*The problem*. Lines from the beginning of the data below through the one containing "port is a buf_1" are to be printed exactly as they appear.

Data excerpts section start

Source: an optimization exercise on an open RTL-to-GDS flow (aim: small area, a short achievable clock period and few clock cycles). Production flows keep margins and buffers that such runs may drop. RTL that was checked went through simulation tests only; none was proved equivalent to the original.

==> v12 <==
Design dma_sound, start of the top module:
module dma_sound (
    input  wire        clk,
    input  wire        rst,
    input  wire        cmd_valid,
    output wire        cmd_ready,
    input  wire [2:0]  cmd_op,        
    input  wire [7:0]  cmd_reg,
    input  wire [7:0]  cmd_wdata,
    input  wire [63:0] cmd_clk_c,
    input  wire [63:0] cmd_clk_d,
    input  wire [15:0] cmd_cap,
    input  wire [31:0] cmd_addr,
    input  wire [31:0] cmd_size,
    output wire        rsp_valid,
    output wire [7:0]  rsp_rdata,
    output wire        rsp_active,
    output wire [15:0] rsp_count,
    output wire        rsp_cycle_valid,
    output wire [63:0] rsp_cycle,
    output wire        rsp_desync,
    output wire [23:0] rsp_win_addr,
    output wire [23:0] rsp_win_size,
    output wire        rsp_overlap,
    output wire [15:0] rsp_syn_count,
    output wire        mem_req,
    output wire [23:0] mem_addr,
    input  wire        mem_ack,
    input  wire [15:0] mem_rdata,
    output wire        smp_valid,
    output wire [7:0]  smp_left,
    output wire [7:0]  smp_right,
    output wire        smp_underflow
);
clock: 22.0 ns
lec_check: 0
cap_margin: 20
core_margin: 2
core_utilization: 60
cts_cluster_diameter: 60
cts_cluster_size: 25
place_density: 0.75
slew_margin: 20
standard.sh (not shown) runs the stock make flow with config.mk's settings and CLKGATE_MAP_FILE= SYNTH_SCRIPT=/design/flow/synth_recipe.tcl, a recipe that flattens the netlist after the stock synthesis.
==> flow/flow/run.sh <==
#!/bin/bash
# The standard layout (standard.sh: standard synthesis, floorplan, placement,
# CTS, routing, finish) with two changes to how it is made:
#  - the buffer that buffer_ports puts on every input and output port is a buf_1
#    rather than the default delay buffer (every port still gets its own buffer);
#  - repair_timing aims for 16.2 ns of setup slack at the design's 22 ns clock,
#    so it sizes up the cells on the slowest paths. The SDC is unchanged.
# The make output goes to flow.log here; ORFS keeps each step's log under orfs/logs/.
set -euo pipefail
export BUFFER_PORTS_ARGS="-buffer_cell sky130_fd_sc_hd__buf_1"
export SETUP_SLACK_MARGIN=16.2
bash standard.sh finish > flow.log 2>&1
==> inputs of v17, as changes to v12 <==
--- a/flow/design.v
+++ b/flow/design.v
@@ -48,11 +48,11 @@
     reg [7:0]  c_reg;
     reg [7:0]  c_wdata;
     reg [63:0] acc;       
     reg [60:0] dd;        
     reg [63:0] xx;        
-    reg [15:0] cap;
+    reg [15:0] capleft;
     reg [15:0] syn_n;
     reg        post_syn, post_pred;
     reg        play;
     reg        play_d;
     reg        h_rep, r_rep, h_mono, r_mono;
@@ -114,48 +114,19 @@
     wire        win_ok   = end_ge && (wdiff[22:3] != 20'd0);
     wire [2:0] rptr1 = rptr + 3'd1;
     wire [2:0] wptr1 = wptr + 3'd1;
     wire [7:0] f_b0  = fbuf[rptr];
     wire [7:0] f_b1  = fbuf[rptr1];
-    function [64:0] hc_add64(input [63:0] a, input [63:0] b);
-        reg [63:0] g, p, gg, pp, g2, p2;
-        integer l, j;
-        begin
-            g = a & b;
-            p = a ^ b;
-            gg = g;
-            pp = p;
-            for (j = 1; j < 64; j = j + 2) begin
-                gg[j] = g[j] | (p[j] & g[j - 1]);
-                pp[j] = p[j] & p[j - 1];
-            end
-            for (l = 1; l < 6; l = l + 1) begin
-                g2 = gg;
-                p2 = pp;
-                for (j = 1; j < 64; j = j + 2)
-                    if (j >= (1 << l) + 1) begin
-                        g2[j] = gg[j] | (pp[j] & gg[j - (1 << l)]);
-                        p2[j] = pp[j] & pp[j - (1 << l)];
-                    end
-                gg = g2;
-                pp = p2;
-            end
-            for (j = 2; j < 64; j = j + 2)
-                gg[j] = g[j] | (p[j] & gg[j - 1]);
-            hc_add64 = {gg[63], p ^ {gg[62:0], 1'b0}};
-        end
-    endfunction
     wire [63:0] d8      = {dd, 3'b000};
     wire [63:0] add_a   = f_mula ? acc : cycle;
     wire [63:0] add_b   = f_mxx ? xx : (f_d8 ? d8 : 64'd0);
-    wire [64:0] sum65   = hc_add64(add_a, add_b);
+    wire [64:0] sum65   = {1'b0, add_a} + {1'b0, add_b};
     wire [63:0] sum     = sum65[63:0];
     wire [64:0] cmpv    = {1'b0, cycle} + {1'b0, ~acc} + {64'd0, !f_pre};
     wire        c_ge    = cmpv[64];
-    wire [15:0] syn_inc  = syn_n + 16'd1;
-    wire        go       = (syn_n != cap) && !c_ge;
-    wire        cap_last = (syn_inc == cap);    
+    wire        go      = (capleft != 16'd0) && !c_ge;
+    wire        cap_last = (capleft[15:1] == 15'd0);    
     wire        rem_pos  = cnt_lt_end && ((cdiff[22:3] != 20'd0) || (cdiff[2:0] > 3'd4));
     wire [25:0] rem5     = {1'b0, cdiff[22:0], 2'b00} + {3'd0, cdiff[22:0]} - 26'd20;
     wire [2:0]  xshift   = 3'd3 - {1'b0, r_rate} + {2'b00, r_mono};
     reg  [25:0] r5;       
     wire [63:0] x_new    = {35'd0, r5, 3'b000} << xshift;
@@ -262,11 +233,11 @@
         c_wdata <= cmd_wdata;
         r5 <= rem5;
         if (st == S_IDLE) begin
             acc     <= cmd_clk_c;
             dd      <= cmd_clk_d[60:0];
-            cap     <= cmd_cap;
+            capleft <= cmd_cap;
         end
         if (st == S_IDLE && cmd_op == OP_OVL)
             xx <= {13'd0, (cmd_size != 32'd0), (cmd_size[31:24] != 8'd0),
                    (cmd_addr[31:24] != 8'd0), cmd_size[23:0], cmd_addr[23:0]};
         else if (st == S_IDLE || st == S_PREW2) begin
@@ -348,11 +319,12 @@
                 fsize <= fsize + (do_push ? 4'd2 : 4'd0) - {2'b00, do_pop ? pop_cnt : 2'd0};
             if (done_t) begin
                 sv      <= 1'b1;
                 suf     <= do_pop && pop_uf;
                 cycle   <= sum;
-                syn_n   <= syn_inc;
+                capleft <= capleft - 16'd1;
+                syn_n   <= syn_n + 16'd1;
                 if (!silent) k <= k_next;
             end
             case (st)
             S_IDLE: begin
                 if (post_syn) begin
==> flow/flow/run.sh (replaced) <==
#!/bin/bash
# The standard layout (standard.sh: standard synthesis, floorplan, placement,
# CTS, routing, finish) with two changes to how it is made:
#  - the buffer that buffer_ports puts on every input and output port is a buf_2
#    rather than the default delay buffer (every port still gets its own buffer);
#  - repair_timing aims for 16.2 ns of setup slack at the design's 22 ns clock,
#    so it sizes up the cells on the slowest paths. The SDC is unchanged.
# The make output goes to flow.log here; ORFS keeps each step's log under orfs/logs/.
set -euo pipefail
export BUFFER_PORTS_ARGS="-buffer_cell sky130_fd_sc_hd__buf_2"
export SETUP_SLACK_MARGIN=16.2
bash standard.sh finish > flow.log 2>&1
CTS_CLUSTER_DIAMETER = not set   (was 60)
CTS_CLUSTER_SIZE = not set   (was 25)
==> inputs of v33, as changes to v12 <==
--- a/flow/design.v
+++ b/flow/design.v
@@ -432,9 +432,13 @@
                 end
             end
             default: ;
             endcase
         end
-        if (rst)
-            rdy <= 1'b0;
+        if (rst) begin
+            rdy  <= 1'b0;
+            rv   <= 1'b0;
+            sv   <= 1'b0;
+            mreq <= 1'b0;
+        end
     end
 endmodule
CORE_UTILIZATION = 78   (was 60)
PLACE_DENSITY = 0.9   (was 0.75)
==> inputs of v32, as changes to v12 <==
--- a/flow/design.v
+++ b/flow/design.v
@@ -432,9 +432,13 @@
                 end
             end
             default: ;
             endcase
         end
-        if (rst)
-            rdy <= 1'b0;
+        if (rst) begin
+            rdy  <= 1'b0;
+            rv   <= 1'b0;
+            sv   <= 1'b0;
+            mreq <= 1'b0;
+        end
     end
 endmodule
CORE_UTILIZATION = 72   (was 60)
PLACE_DENSITY = 0.85   (was 0.75)
==> metrics.yaml <==
outcome:
  status: "complete, no violations"
cells_and_area:
  diodes: 7
  layout_common_cells: "nand2_1 (539), nor2_1 (478), buf_1 (440), inv_1 (387), dfxtp_1 (367)"
power_and_ir_drop:
  power_frac_clock: 0.338
drt:
  wl_met1_mm: 49.6
sta:
  finalClockSkew_ps: 34.3
grt:
  antenna_found_initial: 11
synth:
  synth-seq-area-share: 0.364
setup_path:
  crit_path_start: "xx[33]"
# the run above: v32
Background: an optimization exercise with open tools, aiming at small area, a short achievable clock period and few clock cycles per item. Do not read the settings as production practice. The RTL was checked by simulation tests, not by an equivalence proof against the original design.

==> flow/design.v, too long to show whole: its modules and the start of the top module <==
// module nco_waveform: 2213 lines
// module fa_cell: 4 lines
// module ha_cell: 4 lines
module nco_waveform (
    input  wire        clk,
    input  wire        rst,         
    input  wire        in_valid,
    output wire        in_ready,
    input  wire [31:0] p_in,
    input  wire [31:0] gain_in,
    input  wire [2:0]  wave_in,
    input  wire [31:0] rng_in,
    output reg         out_valid,
    output reg  [31:0] y_out,
    output reg  [31:0] rng_out
);
  // ...
==> flow/run.sh <==
#!/bin/bash
# synth_recipe.tcl (not shown) runs the flow's synth.tcl, then flattens the netlist and writes it again
# the make line also repeats each setting of config.mk as NAME=value (left out here)
make -C /OpenROAD-flow-scripts/flow DESIGN_CONFIG=/design/flow/config.mk WORK_HOME=/design/flow/orfs CLKGATE_MAP_FILE= SYNTH_SCRIPT=/design/flow/synth_recipe.tcl finish
==> flow/config.mk <==
export PLATFORM = sky130hd
export DESIGN_NAME = nco_waveform
export DESIGN_NICKNAME = nco_waveform
export VERILOG_FILES = /design/flow/design.v
export SDC_FILE = /design/flow/constraint.sdc
export NUM_CORES = 4
export LEC_CHECK = 0
export CAP_MARGIN = 20
export CORE_MARGIN = 2
export CORE_UTILIZATION = 30
export SLEW_MARGIN = 20
==> flow/constraint.sdc <==
create_clock -name core_clock -period 22.0 [get_ports {clk}]
set_input_delay 4.4000 -clock core_clock [delete_from_list [all_inputs] [get_ports {clk}]]
set_output_delay 4.4000 -clock core_clock [all_outputs]
set_load 0.01 [all_outputs]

Data excerpts section end

*Reply to the exercise*.
Source: an optimization exercise on an open RTL-to-GDS flow (aim: small area, a short achievable clock period and few clock cycles). Production flows keep margins and buffers that such runs may drop. RTL that was checked went through simulation tests only; none was proved equivalent to the original.

==> v12 <==
Design dma_sound, start of the top module:
module dma_sound (
    input  wire        clk,
    input  wire        rst,
    input  wire        cmd_valid,
    output wire        cmd_ready,
    input  wire [2:0]  cmd_op,        
    input  wire [7:0]  cmd_reg,
    input  wire [7:0]  cmd_wdata,
    input  wire [63:0] cmd_clk_c,
    input  wire [63:0] cmd_clk_d,
    input  wire [15:0] cmd_cap,
    input  wire [31:0] cmd_addr,
    input  wire [31:0] cmd_size,
    output wire        rsp_valid,
    output wire [7:0]  rsp_rdata,
    output wire        rsp_active,
    output wire [15:0] rsp_count,
    output wire        rsp_cycle_valid,
    output wire [63:0] rsp_cycle,
    output wire        rsp_desync,
    output wire [23:0] rsp_win_addr,
    output wire [23:0] rsp_win_size,
    output wire        rsp_overlap,
    output wire [15:0] rsp_syn_count,
    output wire        mem_req,
    output wire [23:0] mem_addr,
    input  wire        mem_ack,
    input  wire [15:0] mem_rdata,
    output wire        smp_valid,
    output wire [7:0]  smp_left,
    output wire [7:0]  smp_right,
    output wire        smp_underflow
);
clock: 22.0 ns
lec_check: 0
cap_margin: 20
core_margin: 2
core_utilization: 60
cts_cluster_diameter: 60
cts_cluster_size: 25
place_density: 0.75
slew_margin: 20
standard.sh (not shown) runs the stock make flow with config.mk's settings and CLKGATE_MAP_FILE= SYNTH_SCRIPT=/design/flow/synth_recipe.tcl, a recipe that flattens the netlist after the stock synthesis.
==> flow/flow/run.sh <==
#!/bin/bash
# The standard layout (standard.sh: standard synthesis, floorplan, placement,
# CTS, routing, finish) with two changes to how it is made:
#  - the buffer that buffer_ports puts on every input and output port is a buf_1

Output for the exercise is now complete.